A modern car’s parallel park assist feature is a great invention that saves time, but it can’t make intelligent decisions about where to park or take into account no parking zones and street cleaning days. A driver still needs to be present. That is, until fully autonomous vehicles become a reality. Self-driving cars will rely on understanding road rules and use artificial intelligence (AI) to make decisions without drivers. Data will be constantly fed into the automobile so as conditions change, so too will the AI-based decisions.
The same is true for self-driving networks. An AI-powered software-defined wide-area network (SD-WAN) knows all the rules and can adapt to changes based on business intent. SD-WANs are paving the way for the convergence of networking, security, and AI to help businesses address growing data challenges as they migrate to the cloud. Simply put, next-generation cloud-based apps require smarter networks that just work.
Running a network manually is a slow, erroneous process that involves labor-intensive manual configurations performed by people. Legacy networks are difficult and time consuming to manage and it’s something many enterprises continue to struggle with.
Data from ZK Research shows it takes enterprises on average four months to implement changes across a network. That’s too slow for today’s businesses, especially when it comes to security. With mobile devices, Internet of Things (IoT), and cloud computing creating many new entry points and shifting to the network edge, companies are putting themselves at risk by not responding to changes faster.
The amount of time it takes to identify and fix problems is a major drawback of maintaining legacy networks. One study conducted by ZK Research found 30 percent of engineers spend at least one day a week doing nothing but troubleshooting problems. On a broader scale, more than 70 percent of a company’s network budget goes toward maintaining the status quo. Modernizing the network and using AI for network operations can significantly bring that 70 percent down to something more reasonable so companies can invest in innovation versus simply keeping the lights on.
Human error is the largest cause of unplanned network downtime. Automation can help companies eliminate human error and free up time to focus on higher-level tasks. However, automation alone cannot completely eradicate mistakes as humans are still making the decisions.
The only way to achieve a self-driving network—one that can monitor, correct, defend, and analyze with minimal human intervention—is through automation and AI. When AI is embedded in an SD-WAN solution, the network gains extensive data processing capabilities and a richer understanding of network and application performance.
Take, for instance, a network administrator who wants to increase the bandwidth of an app, but the action is banned in a certain country. A self-driving wide area network would know the rules and make changes automatically and only when appropriate. The same network could predict problems before they happen through fault prediction and alert administrators. It may even adjust the issue on its own before end users are impacted.

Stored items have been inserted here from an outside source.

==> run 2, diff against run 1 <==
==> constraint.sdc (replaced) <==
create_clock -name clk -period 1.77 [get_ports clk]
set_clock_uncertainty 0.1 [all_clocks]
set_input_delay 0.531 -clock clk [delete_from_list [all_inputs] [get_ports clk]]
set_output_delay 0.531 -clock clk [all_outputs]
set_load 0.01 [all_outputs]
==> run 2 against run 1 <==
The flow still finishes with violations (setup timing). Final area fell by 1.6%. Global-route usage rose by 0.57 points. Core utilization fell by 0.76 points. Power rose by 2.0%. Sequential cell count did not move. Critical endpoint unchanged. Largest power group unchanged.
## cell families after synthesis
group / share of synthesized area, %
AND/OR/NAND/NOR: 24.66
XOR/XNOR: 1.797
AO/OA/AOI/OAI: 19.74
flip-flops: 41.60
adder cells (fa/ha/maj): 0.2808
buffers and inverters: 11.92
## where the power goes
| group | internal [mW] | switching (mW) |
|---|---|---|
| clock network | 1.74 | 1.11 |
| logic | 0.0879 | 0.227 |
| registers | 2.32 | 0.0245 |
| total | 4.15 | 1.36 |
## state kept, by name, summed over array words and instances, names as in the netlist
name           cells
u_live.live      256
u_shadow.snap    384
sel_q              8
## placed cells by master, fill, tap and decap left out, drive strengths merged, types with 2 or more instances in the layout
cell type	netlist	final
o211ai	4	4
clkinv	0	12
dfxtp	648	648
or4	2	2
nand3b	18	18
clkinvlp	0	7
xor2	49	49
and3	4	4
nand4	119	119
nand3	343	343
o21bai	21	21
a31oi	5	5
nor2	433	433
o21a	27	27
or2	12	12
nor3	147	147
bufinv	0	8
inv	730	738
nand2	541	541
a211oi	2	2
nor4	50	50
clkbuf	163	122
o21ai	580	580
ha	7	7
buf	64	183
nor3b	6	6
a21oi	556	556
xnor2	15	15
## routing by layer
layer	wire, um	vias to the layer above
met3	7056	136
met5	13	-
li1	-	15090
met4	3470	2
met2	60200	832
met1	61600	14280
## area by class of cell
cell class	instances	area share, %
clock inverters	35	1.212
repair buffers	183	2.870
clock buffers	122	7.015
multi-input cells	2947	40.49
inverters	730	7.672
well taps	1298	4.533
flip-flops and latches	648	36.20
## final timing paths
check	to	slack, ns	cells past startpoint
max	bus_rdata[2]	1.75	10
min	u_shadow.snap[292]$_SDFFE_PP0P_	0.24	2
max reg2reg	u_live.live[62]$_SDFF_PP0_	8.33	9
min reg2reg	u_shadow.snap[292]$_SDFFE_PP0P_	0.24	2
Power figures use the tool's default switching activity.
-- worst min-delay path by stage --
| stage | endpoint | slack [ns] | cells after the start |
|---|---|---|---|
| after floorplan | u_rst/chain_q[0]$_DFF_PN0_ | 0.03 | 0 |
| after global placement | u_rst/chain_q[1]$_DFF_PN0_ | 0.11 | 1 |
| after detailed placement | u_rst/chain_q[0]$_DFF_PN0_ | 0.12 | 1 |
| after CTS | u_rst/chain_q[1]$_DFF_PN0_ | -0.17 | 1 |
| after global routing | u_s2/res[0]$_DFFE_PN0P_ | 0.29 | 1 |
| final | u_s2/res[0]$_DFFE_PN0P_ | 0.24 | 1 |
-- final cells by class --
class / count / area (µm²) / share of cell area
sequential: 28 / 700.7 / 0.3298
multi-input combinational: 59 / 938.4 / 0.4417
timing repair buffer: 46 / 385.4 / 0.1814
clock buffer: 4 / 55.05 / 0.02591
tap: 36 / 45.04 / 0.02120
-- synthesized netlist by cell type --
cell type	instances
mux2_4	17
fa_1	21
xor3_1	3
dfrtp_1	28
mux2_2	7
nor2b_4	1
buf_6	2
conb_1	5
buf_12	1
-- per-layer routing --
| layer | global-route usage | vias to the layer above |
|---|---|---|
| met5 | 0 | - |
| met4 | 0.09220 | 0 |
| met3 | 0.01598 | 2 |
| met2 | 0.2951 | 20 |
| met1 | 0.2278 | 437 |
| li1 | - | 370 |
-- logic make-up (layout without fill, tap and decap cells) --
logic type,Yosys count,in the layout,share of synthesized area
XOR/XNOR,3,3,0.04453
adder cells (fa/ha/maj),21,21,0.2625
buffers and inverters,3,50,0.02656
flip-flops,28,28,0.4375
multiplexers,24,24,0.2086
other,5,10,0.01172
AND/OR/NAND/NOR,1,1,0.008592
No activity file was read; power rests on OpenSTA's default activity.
## src/rtl/wp_pkg.sv

```systemverilog
package wp_pkg;
    typedef enum logic [1:0] {
        LVL_NONE    = 2'b00,
        LVL_QUARTER = 2'b01,
        LVL_HALF    = 2'b10,
        LVL_ALL     = 2'b11
    } prot_lvl_t;

    typedef struct packed {
        prot_lvl_t lvl;
        logic      pin_en;
    } prot_regs_t;

    localparam int SR_W        = 8;
    localparam int SR_BUSY     = 0;
    localparam int SR_WEL      = 1;
    localparam int SR_LVL_LO   = 2;
    localparam int SR_PIN_EN   = 7;
endpackage

```

## src/rtl/wp_range_decode.sv

```systemverilog
module wp_range_decode
    import wp_pkg::*;
(
    input  prot_lvl_t  lvl,
    input  logic [1:0] addr_top,
    output logic       hit
);
    always_comb begin
        unique case (lvl)
            LVL_NONE:    hit = 1'b0;
            LVL_QUARTER: hit = &addr_top;
            LVL_HALF:    hit = addr_top[1];
            default:     hit = 1'b1;
        endcase
    end
endmodule

```

## src/rtl/wp_gate.sv

```systemverilog
module wp_gate (
    input  logic pin_high,
    input  logic pin_en,
    input  logic wel,
    input  logic range_hit,
    input  logic arr_req,
    input  logic sr_req,
    output logic lock,
    output logic arr_ok,
    output logic sr_ok
);
    always_comb begin
        lock   = pin_en & ~pin_high;
        arr_ok = arr_req & wel & ~range_hit;
        sr_ok  = sr_req & wel & ~lock;
    end
endmodule

```

## src/rtl/wp_unit.sv

```systemverilog
module wp_unit
    import wp_pkg::*;
#(
    parameter int ADDR_W = 15
) (
    input  logic              clk,
    input  logic              rst_n,
    input  logic              prot_pin_i,
    input  logic              wel_i,
    input  logic              busy_i,
    input  logic [ADDR_W-1:0] arr_addr_i,
    input  logic              arr_wr_req_i,
    input  logic              sr_wr_req_i,
    input  logic [SR_W-1:0]   sr_wr_data_i,
    output logic              arr_wr_ok_o,
    output logic              sr_wr_ok_o,
    output logic              hw_lock_o,
    output logic [SR_W-1:0]   status_o
);
    localparam int TOP_LSB = ADDR_W - 2;

    prot_regs_t regs_d, regs_q;
    logic       range_hit;
    logic       sr_ok;

    // Low address bits and read-only status fields do not take part in the decisions
    logic unused_inputs;
    assign unused_inputs = ^{arr_addr_i[TOP_LSB-1:0], sr_wr_data_i[6:4], sr_wr_data_i[1:0]};

    wp_range_decode u_range (
        .lvl      (regs_q.lvl),
        .addr_top (arr_addr_i[ADDR_W-1:TOP_LSB]),
        .hit      (range_hit)
    );

    wp_gate u_gate (
        .pin_high  (prot_pin_i),
        .pin_en    (regs_q.pin_en),
        .wel       (wel_i),
        .range_hit (range_hit),
        .arr_req   (arr_wr_req_i),
        .sr_req    (sr_wr_req_i),
        .lock      (hw_lock_o),
        .arr_ok    (arr_wr_ok_o),
        .sr_ok     (sr_ok)
    );

    assign sr_wr_ok_o = sr_ok;

    always_comb begin
        regs_d = regs_q;
        if (sr_ok) begin
            regs_d.lvl    = prot_lvl_t'(sr_wr_data_i[SR_LVL_LO +: 2]);
            regs_d.pin_en = sr_wr_data_i[SR_PIN_EN];
        end
    end

    always_ff @(posedge clk or negedge rst_n) begin
        if (!rst_n) begin
            regs_q <= '{lvl: LVL_NONE, pin_en: 1'b0};
        end else begin
            regs_q <= regs_d;
        end
    end

    always_comb begin
        status_o                    = '0;
        status_o[SR_BUSY]           = busy_i;
        status_o[SR_WEL]            = wel_i;
        status_o[SR_LVL_LO +: 2]    = regs_q.lvl;
        status_o[SR_PIN_EN]         = regs_q.pin_en;
    end
endmodule

```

Going back to the analogy of a self-driving car, AI is indispensable in areas where humans are prone to making errors. Using a combination of AI software, real-time data from IoT sensors, cameras, GPS, and cellular connections, autonomous cars can actively monitor blind spots, synch with traffic signals, or take safety measures in case of an emergency. A human driver wouldn’t react fast enough in those situations, just like a network administrator wouldn’t have the ability to quickly react to all the network changes manually.
Instead of fearing AI, network administrators should embrace it. An AI-powered SD-WAN can transform network management to free administrators to focus on how services are delivered and ensure their quality, instead of getting caught up in the mundane details of how it happens.
One final word of caution regarding AI-based operations. I’ve talked to some IT leaders who have experimented with AI-based systems and have ditched them when mistakes are made. AI systems, like self-driving cars, are not perfect and will make errors, but the threshold should be better than people instead of perfection. In network operations, people make a lot of mistakes. Machines will make far fewer and will use them as learning inputs to get smarter every day.